## What is expected
Search the records for the word "Shared" and copy every line in which it occurs.

Dataset excerpts
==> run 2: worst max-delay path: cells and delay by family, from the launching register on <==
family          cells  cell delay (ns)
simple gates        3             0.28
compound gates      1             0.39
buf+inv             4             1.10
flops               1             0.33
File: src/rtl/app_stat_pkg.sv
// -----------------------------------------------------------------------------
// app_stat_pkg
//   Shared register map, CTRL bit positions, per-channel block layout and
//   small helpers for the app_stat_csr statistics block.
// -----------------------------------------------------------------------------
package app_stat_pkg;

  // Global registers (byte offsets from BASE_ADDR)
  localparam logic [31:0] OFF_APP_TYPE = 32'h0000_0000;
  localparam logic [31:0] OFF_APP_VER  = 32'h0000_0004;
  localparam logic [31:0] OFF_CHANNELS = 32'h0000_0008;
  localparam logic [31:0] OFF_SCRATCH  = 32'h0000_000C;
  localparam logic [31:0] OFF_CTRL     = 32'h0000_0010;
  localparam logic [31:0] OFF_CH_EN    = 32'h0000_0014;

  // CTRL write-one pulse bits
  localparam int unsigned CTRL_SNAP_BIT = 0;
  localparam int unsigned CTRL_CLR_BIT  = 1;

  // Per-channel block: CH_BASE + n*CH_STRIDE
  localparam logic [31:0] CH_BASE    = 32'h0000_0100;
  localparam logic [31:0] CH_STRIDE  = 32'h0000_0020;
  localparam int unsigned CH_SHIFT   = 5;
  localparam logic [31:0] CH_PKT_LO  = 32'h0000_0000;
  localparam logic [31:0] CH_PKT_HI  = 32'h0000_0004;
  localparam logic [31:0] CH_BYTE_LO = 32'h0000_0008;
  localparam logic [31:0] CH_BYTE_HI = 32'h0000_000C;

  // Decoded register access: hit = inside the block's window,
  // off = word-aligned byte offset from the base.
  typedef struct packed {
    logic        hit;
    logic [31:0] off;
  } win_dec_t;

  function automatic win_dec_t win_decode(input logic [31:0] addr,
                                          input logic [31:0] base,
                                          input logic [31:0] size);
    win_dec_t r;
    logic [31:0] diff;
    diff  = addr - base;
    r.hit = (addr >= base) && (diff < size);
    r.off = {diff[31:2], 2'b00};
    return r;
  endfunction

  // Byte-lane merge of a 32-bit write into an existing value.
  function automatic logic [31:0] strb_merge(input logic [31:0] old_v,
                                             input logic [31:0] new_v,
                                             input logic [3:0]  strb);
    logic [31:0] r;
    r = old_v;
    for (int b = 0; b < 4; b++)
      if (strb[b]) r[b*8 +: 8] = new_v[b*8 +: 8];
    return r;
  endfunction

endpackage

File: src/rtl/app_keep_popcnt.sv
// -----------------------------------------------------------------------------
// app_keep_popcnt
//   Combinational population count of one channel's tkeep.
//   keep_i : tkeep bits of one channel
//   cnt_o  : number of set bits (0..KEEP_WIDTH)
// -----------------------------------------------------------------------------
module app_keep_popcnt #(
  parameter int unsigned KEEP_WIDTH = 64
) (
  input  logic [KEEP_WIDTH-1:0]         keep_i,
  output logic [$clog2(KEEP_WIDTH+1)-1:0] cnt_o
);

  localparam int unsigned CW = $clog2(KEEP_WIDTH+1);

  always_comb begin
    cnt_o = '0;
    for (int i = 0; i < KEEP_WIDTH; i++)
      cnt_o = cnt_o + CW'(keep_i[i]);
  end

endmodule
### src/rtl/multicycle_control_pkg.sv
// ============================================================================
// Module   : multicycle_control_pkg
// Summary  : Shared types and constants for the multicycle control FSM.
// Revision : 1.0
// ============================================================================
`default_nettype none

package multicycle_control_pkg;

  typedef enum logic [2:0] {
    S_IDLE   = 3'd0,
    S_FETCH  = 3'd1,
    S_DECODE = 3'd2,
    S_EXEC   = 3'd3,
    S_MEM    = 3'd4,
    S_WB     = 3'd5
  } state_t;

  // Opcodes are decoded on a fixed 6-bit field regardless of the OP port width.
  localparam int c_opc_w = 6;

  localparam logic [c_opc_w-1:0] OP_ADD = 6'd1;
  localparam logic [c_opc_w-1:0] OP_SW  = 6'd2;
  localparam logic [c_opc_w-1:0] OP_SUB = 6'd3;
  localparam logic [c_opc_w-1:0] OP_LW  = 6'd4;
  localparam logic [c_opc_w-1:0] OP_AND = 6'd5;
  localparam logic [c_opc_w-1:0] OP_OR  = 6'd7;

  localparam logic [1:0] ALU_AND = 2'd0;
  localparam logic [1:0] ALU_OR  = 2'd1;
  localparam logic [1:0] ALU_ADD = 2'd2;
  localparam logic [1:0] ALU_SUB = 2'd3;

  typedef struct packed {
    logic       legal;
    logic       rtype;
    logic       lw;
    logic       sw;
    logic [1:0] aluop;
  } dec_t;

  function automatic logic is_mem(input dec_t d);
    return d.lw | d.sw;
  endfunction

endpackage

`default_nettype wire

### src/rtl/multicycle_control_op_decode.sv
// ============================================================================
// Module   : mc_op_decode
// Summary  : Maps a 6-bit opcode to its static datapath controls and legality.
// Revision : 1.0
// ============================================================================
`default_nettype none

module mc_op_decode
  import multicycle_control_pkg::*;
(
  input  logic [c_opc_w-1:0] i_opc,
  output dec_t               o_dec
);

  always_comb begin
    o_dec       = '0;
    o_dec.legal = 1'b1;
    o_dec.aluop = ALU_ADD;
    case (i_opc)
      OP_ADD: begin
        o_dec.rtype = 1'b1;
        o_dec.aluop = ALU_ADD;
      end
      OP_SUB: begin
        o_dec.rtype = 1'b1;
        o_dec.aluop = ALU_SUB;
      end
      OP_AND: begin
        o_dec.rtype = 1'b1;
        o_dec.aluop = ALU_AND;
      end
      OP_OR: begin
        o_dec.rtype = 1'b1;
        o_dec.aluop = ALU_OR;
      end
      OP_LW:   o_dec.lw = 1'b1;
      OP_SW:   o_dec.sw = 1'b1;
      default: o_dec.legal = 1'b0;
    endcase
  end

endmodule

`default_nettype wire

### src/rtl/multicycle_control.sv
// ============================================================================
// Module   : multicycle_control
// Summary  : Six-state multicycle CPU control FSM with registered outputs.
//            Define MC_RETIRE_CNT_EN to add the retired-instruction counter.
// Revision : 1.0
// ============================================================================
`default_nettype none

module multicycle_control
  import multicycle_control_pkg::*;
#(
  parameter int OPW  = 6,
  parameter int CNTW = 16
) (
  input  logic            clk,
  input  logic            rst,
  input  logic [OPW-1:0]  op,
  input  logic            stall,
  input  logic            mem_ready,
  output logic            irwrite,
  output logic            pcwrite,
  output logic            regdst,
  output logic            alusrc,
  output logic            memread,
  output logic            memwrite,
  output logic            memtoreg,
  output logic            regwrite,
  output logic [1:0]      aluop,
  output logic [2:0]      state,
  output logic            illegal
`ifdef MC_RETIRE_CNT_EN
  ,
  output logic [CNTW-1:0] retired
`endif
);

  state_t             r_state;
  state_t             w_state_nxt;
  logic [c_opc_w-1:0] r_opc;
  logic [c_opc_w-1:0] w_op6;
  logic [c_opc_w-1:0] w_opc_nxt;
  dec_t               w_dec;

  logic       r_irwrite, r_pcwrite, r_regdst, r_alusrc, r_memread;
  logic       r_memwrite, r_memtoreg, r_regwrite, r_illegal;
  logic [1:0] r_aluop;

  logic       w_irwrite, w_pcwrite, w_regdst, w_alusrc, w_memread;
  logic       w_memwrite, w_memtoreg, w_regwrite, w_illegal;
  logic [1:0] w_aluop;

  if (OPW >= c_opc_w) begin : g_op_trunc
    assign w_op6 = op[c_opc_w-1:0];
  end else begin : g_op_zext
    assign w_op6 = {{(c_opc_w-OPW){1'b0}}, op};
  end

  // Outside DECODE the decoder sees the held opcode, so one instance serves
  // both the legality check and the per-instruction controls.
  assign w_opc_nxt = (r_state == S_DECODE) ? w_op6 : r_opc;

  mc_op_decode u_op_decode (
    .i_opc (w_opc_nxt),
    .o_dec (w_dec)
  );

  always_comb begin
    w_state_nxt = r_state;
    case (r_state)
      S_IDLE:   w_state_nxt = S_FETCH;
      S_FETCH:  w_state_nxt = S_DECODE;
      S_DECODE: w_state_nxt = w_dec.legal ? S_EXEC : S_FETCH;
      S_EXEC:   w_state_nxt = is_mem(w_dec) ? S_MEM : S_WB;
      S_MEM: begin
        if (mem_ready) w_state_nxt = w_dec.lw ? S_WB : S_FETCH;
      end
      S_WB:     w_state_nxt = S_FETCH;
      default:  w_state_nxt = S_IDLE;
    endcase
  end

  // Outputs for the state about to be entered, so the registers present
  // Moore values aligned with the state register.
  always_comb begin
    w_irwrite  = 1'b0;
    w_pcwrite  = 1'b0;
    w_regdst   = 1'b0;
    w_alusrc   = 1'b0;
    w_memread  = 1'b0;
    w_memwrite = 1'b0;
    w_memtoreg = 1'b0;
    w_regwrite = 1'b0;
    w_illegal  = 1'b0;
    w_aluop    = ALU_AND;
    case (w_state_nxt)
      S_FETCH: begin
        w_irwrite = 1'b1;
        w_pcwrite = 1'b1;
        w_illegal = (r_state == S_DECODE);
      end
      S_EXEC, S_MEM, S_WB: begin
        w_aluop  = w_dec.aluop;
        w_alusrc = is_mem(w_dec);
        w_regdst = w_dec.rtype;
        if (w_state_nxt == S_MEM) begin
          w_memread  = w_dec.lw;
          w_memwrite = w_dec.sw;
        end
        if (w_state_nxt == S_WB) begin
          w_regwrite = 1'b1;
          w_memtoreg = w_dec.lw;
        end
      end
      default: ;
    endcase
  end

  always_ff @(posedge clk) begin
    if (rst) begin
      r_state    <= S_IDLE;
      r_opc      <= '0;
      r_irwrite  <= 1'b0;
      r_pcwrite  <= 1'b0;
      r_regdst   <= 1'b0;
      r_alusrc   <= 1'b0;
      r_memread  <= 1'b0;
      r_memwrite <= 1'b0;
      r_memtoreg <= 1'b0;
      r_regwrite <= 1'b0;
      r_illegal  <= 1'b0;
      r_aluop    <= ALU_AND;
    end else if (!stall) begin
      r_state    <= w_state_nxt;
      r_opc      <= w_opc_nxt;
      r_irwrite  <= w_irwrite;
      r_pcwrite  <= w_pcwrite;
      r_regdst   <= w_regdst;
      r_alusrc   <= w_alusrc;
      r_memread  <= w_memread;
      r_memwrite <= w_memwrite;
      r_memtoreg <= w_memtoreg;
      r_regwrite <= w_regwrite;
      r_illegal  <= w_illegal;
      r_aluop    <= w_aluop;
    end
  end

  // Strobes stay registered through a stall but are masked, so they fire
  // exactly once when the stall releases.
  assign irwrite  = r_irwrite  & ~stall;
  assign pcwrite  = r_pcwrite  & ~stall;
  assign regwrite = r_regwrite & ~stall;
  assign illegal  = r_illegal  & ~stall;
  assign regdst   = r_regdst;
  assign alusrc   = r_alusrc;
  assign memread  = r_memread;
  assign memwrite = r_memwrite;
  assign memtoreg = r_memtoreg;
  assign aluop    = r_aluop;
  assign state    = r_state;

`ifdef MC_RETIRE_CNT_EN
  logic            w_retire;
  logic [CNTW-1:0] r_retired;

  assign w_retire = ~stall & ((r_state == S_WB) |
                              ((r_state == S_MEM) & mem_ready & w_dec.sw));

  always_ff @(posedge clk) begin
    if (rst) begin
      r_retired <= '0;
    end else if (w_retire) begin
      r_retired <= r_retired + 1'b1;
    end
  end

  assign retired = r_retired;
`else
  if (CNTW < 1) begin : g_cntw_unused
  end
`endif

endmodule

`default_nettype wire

## Answer to this exercise
//   Shared register map, CTRL bit positions, per-channel block layout and
// Summary  : Shared types and constants for the multicycle control FSM.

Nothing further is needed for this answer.